● Input data:
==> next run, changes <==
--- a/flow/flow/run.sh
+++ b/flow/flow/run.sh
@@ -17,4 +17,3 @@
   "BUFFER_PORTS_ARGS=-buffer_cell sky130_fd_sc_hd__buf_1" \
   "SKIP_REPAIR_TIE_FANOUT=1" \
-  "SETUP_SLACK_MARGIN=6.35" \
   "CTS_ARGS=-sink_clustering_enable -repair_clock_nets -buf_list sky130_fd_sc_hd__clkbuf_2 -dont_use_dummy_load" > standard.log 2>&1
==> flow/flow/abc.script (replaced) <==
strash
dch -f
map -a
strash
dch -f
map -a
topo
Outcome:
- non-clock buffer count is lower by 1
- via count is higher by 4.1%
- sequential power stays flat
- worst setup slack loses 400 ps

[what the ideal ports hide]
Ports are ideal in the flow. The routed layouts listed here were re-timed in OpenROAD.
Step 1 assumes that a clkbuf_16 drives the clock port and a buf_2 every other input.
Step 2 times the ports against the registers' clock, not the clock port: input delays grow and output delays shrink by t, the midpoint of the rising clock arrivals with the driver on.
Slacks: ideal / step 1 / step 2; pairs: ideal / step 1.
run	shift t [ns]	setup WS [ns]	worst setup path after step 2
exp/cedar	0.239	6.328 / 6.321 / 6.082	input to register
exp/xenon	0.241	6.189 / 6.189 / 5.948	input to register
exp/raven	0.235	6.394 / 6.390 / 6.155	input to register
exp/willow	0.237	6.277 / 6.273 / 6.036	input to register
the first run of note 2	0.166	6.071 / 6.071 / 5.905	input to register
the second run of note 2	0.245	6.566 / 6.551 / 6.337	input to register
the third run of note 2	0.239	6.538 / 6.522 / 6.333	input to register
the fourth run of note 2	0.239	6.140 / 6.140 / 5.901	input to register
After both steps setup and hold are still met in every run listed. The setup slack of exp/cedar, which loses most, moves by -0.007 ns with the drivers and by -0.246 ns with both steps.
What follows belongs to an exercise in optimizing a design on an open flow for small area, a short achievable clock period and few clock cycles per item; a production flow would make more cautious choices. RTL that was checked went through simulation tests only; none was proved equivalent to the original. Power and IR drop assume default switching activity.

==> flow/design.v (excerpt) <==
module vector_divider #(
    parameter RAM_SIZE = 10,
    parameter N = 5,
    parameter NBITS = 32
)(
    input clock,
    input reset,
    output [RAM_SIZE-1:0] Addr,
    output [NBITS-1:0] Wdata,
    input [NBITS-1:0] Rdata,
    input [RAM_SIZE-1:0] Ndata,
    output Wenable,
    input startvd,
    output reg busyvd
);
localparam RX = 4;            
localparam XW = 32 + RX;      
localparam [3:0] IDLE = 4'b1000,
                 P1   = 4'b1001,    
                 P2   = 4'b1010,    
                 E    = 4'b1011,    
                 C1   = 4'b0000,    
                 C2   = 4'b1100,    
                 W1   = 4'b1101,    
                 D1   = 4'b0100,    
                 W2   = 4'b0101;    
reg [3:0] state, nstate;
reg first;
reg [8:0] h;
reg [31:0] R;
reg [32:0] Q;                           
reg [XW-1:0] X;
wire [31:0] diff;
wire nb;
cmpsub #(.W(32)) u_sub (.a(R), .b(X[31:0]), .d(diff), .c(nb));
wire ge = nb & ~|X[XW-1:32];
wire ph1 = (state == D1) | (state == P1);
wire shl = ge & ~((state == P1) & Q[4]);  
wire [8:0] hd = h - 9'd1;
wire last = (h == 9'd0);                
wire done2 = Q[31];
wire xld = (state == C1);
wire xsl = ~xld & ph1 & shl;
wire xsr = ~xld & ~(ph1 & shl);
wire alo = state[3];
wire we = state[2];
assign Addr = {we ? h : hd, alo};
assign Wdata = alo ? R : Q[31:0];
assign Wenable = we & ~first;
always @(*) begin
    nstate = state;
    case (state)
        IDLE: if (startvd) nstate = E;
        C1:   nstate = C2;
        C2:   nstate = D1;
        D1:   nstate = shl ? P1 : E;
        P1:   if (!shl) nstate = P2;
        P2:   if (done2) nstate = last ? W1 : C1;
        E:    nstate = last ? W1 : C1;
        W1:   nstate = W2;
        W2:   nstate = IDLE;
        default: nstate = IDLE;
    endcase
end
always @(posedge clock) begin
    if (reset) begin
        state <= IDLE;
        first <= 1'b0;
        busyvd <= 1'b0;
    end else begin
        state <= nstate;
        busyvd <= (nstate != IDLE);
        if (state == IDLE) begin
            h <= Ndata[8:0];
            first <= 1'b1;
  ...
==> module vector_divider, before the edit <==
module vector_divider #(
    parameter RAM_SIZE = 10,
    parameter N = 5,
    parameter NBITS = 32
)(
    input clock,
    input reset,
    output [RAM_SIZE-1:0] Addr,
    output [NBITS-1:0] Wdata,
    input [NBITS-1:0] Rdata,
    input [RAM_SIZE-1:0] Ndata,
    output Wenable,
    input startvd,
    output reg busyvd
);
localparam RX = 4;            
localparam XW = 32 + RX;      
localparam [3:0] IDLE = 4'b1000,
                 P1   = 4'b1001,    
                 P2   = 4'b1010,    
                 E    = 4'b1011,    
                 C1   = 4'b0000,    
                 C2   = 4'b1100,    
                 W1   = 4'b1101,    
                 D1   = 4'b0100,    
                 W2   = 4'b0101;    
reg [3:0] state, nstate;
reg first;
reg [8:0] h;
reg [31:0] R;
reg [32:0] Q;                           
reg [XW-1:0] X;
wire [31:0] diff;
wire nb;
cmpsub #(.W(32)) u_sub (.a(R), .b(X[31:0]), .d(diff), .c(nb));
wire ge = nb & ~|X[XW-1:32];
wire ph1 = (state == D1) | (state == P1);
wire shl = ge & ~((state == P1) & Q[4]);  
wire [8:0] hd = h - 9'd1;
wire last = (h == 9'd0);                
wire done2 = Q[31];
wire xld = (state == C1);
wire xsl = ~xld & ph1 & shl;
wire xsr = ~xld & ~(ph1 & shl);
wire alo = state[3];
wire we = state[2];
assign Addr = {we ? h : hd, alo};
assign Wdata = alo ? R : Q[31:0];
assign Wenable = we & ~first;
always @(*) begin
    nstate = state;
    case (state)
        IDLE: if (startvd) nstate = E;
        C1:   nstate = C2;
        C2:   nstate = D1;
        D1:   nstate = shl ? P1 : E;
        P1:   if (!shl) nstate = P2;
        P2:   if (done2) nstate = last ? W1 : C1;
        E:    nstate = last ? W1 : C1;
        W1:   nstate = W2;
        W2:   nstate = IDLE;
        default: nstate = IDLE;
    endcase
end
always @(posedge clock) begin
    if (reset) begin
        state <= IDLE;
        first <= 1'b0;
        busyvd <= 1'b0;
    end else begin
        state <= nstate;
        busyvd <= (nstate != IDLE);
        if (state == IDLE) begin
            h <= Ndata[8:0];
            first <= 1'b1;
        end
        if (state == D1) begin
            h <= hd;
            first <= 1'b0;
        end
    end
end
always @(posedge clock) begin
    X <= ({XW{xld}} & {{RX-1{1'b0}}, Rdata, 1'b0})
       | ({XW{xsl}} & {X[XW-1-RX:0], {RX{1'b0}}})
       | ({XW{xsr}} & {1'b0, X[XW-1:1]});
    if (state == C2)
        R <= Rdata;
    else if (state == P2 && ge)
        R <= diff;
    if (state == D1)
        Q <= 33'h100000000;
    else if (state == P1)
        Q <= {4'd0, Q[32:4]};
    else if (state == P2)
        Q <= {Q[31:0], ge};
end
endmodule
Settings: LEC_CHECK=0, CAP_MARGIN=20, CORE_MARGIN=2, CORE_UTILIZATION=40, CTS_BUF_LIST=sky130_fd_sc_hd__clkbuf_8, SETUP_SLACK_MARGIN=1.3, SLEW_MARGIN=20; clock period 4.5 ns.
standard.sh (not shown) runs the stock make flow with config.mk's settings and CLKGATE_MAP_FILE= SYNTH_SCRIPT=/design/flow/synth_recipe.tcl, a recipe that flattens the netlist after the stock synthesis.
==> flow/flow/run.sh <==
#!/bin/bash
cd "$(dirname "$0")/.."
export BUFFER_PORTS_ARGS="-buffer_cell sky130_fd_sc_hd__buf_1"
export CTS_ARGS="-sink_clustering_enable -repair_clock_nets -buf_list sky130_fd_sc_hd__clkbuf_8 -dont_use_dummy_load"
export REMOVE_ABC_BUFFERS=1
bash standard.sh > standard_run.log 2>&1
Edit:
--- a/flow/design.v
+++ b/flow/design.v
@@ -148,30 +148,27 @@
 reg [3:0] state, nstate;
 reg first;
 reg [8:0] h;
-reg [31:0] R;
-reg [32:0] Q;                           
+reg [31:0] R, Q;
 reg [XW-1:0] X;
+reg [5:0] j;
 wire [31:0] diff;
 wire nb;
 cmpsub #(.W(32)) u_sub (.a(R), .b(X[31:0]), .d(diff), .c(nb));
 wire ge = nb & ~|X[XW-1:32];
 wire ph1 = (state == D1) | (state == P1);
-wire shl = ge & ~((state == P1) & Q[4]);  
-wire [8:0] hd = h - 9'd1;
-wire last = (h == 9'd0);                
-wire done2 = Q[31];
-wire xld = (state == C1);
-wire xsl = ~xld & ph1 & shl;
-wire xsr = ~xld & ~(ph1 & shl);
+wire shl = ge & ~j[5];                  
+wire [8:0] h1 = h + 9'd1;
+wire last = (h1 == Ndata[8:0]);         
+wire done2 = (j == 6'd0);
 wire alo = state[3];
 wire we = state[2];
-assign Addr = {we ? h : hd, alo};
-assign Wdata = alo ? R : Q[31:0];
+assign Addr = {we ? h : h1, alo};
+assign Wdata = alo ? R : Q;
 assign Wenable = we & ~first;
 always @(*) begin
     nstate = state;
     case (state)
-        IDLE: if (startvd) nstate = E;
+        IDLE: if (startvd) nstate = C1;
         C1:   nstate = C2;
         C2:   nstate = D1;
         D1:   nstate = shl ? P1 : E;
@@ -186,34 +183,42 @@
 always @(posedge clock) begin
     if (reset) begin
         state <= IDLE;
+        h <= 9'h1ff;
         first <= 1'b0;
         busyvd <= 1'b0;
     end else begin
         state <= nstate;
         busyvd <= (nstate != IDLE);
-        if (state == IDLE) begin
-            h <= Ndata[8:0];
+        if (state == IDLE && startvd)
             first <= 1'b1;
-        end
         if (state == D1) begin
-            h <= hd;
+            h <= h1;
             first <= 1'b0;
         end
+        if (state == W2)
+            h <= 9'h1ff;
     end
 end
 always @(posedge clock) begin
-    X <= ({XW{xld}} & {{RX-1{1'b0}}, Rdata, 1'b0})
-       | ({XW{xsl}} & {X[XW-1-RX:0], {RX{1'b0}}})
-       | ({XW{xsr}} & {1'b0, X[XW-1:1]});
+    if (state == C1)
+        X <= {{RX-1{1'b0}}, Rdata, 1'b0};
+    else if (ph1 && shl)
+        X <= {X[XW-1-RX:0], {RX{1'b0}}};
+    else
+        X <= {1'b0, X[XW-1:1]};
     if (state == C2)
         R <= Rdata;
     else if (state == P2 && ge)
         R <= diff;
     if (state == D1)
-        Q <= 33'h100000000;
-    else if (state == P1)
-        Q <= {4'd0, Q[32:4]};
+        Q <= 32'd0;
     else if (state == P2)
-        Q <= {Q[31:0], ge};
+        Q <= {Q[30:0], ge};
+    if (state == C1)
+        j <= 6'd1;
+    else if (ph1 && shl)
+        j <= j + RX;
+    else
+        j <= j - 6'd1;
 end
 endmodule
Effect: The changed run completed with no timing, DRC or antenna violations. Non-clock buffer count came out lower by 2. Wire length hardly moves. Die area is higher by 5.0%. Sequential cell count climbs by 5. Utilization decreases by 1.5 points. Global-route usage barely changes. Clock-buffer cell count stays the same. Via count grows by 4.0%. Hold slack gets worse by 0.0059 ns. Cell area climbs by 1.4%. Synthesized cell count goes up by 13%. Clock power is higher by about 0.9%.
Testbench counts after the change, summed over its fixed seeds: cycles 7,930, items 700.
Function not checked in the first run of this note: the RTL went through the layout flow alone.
...
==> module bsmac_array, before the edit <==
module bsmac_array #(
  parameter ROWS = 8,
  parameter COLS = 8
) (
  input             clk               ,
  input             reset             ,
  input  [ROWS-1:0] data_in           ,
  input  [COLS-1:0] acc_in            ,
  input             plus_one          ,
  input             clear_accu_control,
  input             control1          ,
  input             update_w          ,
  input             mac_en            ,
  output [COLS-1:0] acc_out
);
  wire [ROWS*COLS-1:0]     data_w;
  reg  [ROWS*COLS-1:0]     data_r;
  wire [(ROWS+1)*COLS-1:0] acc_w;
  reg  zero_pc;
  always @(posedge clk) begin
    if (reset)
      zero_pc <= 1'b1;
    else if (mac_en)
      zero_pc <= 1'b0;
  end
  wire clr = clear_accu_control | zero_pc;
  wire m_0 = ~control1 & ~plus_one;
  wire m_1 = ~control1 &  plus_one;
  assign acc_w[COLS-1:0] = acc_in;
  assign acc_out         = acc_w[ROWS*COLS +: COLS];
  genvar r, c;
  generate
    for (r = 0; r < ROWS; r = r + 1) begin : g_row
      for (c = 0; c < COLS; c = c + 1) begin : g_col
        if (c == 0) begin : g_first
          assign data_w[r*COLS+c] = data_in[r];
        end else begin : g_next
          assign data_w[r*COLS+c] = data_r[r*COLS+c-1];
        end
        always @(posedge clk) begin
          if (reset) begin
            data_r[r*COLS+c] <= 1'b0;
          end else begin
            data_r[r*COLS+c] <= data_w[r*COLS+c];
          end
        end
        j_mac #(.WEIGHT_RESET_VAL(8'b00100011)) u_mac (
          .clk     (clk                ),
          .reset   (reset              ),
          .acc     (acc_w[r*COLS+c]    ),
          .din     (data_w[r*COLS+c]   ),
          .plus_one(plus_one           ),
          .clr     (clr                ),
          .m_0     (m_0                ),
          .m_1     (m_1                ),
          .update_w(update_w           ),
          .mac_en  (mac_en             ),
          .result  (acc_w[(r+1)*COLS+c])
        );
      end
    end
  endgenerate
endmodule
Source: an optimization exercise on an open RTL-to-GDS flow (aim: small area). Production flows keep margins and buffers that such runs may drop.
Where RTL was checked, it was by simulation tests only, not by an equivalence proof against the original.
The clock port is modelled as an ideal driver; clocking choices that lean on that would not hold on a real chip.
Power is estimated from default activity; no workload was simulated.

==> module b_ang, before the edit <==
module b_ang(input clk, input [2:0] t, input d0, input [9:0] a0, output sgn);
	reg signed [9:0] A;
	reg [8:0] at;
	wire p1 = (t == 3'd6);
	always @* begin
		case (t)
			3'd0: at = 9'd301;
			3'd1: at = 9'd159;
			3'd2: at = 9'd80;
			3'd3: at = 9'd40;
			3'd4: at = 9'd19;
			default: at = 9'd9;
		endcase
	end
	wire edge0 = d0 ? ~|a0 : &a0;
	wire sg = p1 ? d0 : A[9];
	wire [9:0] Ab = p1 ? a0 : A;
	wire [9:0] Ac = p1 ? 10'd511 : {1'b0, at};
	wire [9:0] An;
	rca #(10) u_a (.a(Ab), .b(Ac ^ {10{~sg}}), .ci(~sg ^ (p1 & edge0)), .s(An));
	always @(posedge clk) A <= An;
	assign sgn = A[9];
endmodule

● Exercise requirements: A word-for-word copy of the lines above from the one with "parameter COLS = 8" through the one with "assign data_w[r*COLS+c] = data_in[r];", inclusive, is the only output wanted.

● Answer for the task:
  parameter COLS = 8
) (
  input             clk               ,
  input             reset             ,
  input  [ROWS-1:0] data_in           ,
  input  [COLS-1:0] acc_in            ,
  input             plus_one          ,
  input             clear_accu_control,
  input             control1          ,
  input             update_w          ,
  input             mac_en            ,
  output [COLS-1:0] acc_out
);
  wire [ROWS*COLS-1:0]     data_w;
  reg  [ROWS*COLS-1:0]     data_r;
  wire [(ROWS+1)*COLS-1:0] acc_w;
  reg  zero_pc;
  always @(posedge clk) begin
    if (reset)
      zero_pc <= 1'b1;
    else if (mac_en)
      zero_pc <= 1'b0;
  end
  wire clr = clear_accu_control | zero_pc;
  wire m_0 = ~control1 & ~plus_one;
  wire m_1 = ~control1 &  plus_one;
  assign acc_w[COLS-1:0] = acc_in;
  assign acc_out         = acc_w[ROWS*COLS +: COLS];
  genvar r, c;
  generate
    for (r = 0; r < ROWS; r = r + 1) begin : g_row
      for (c = 0; c < COLS; c = c + 1) begin : g_col
        if (c == 0) begin : g_first
          assign data_w[r*COLS+c] = data_in[r];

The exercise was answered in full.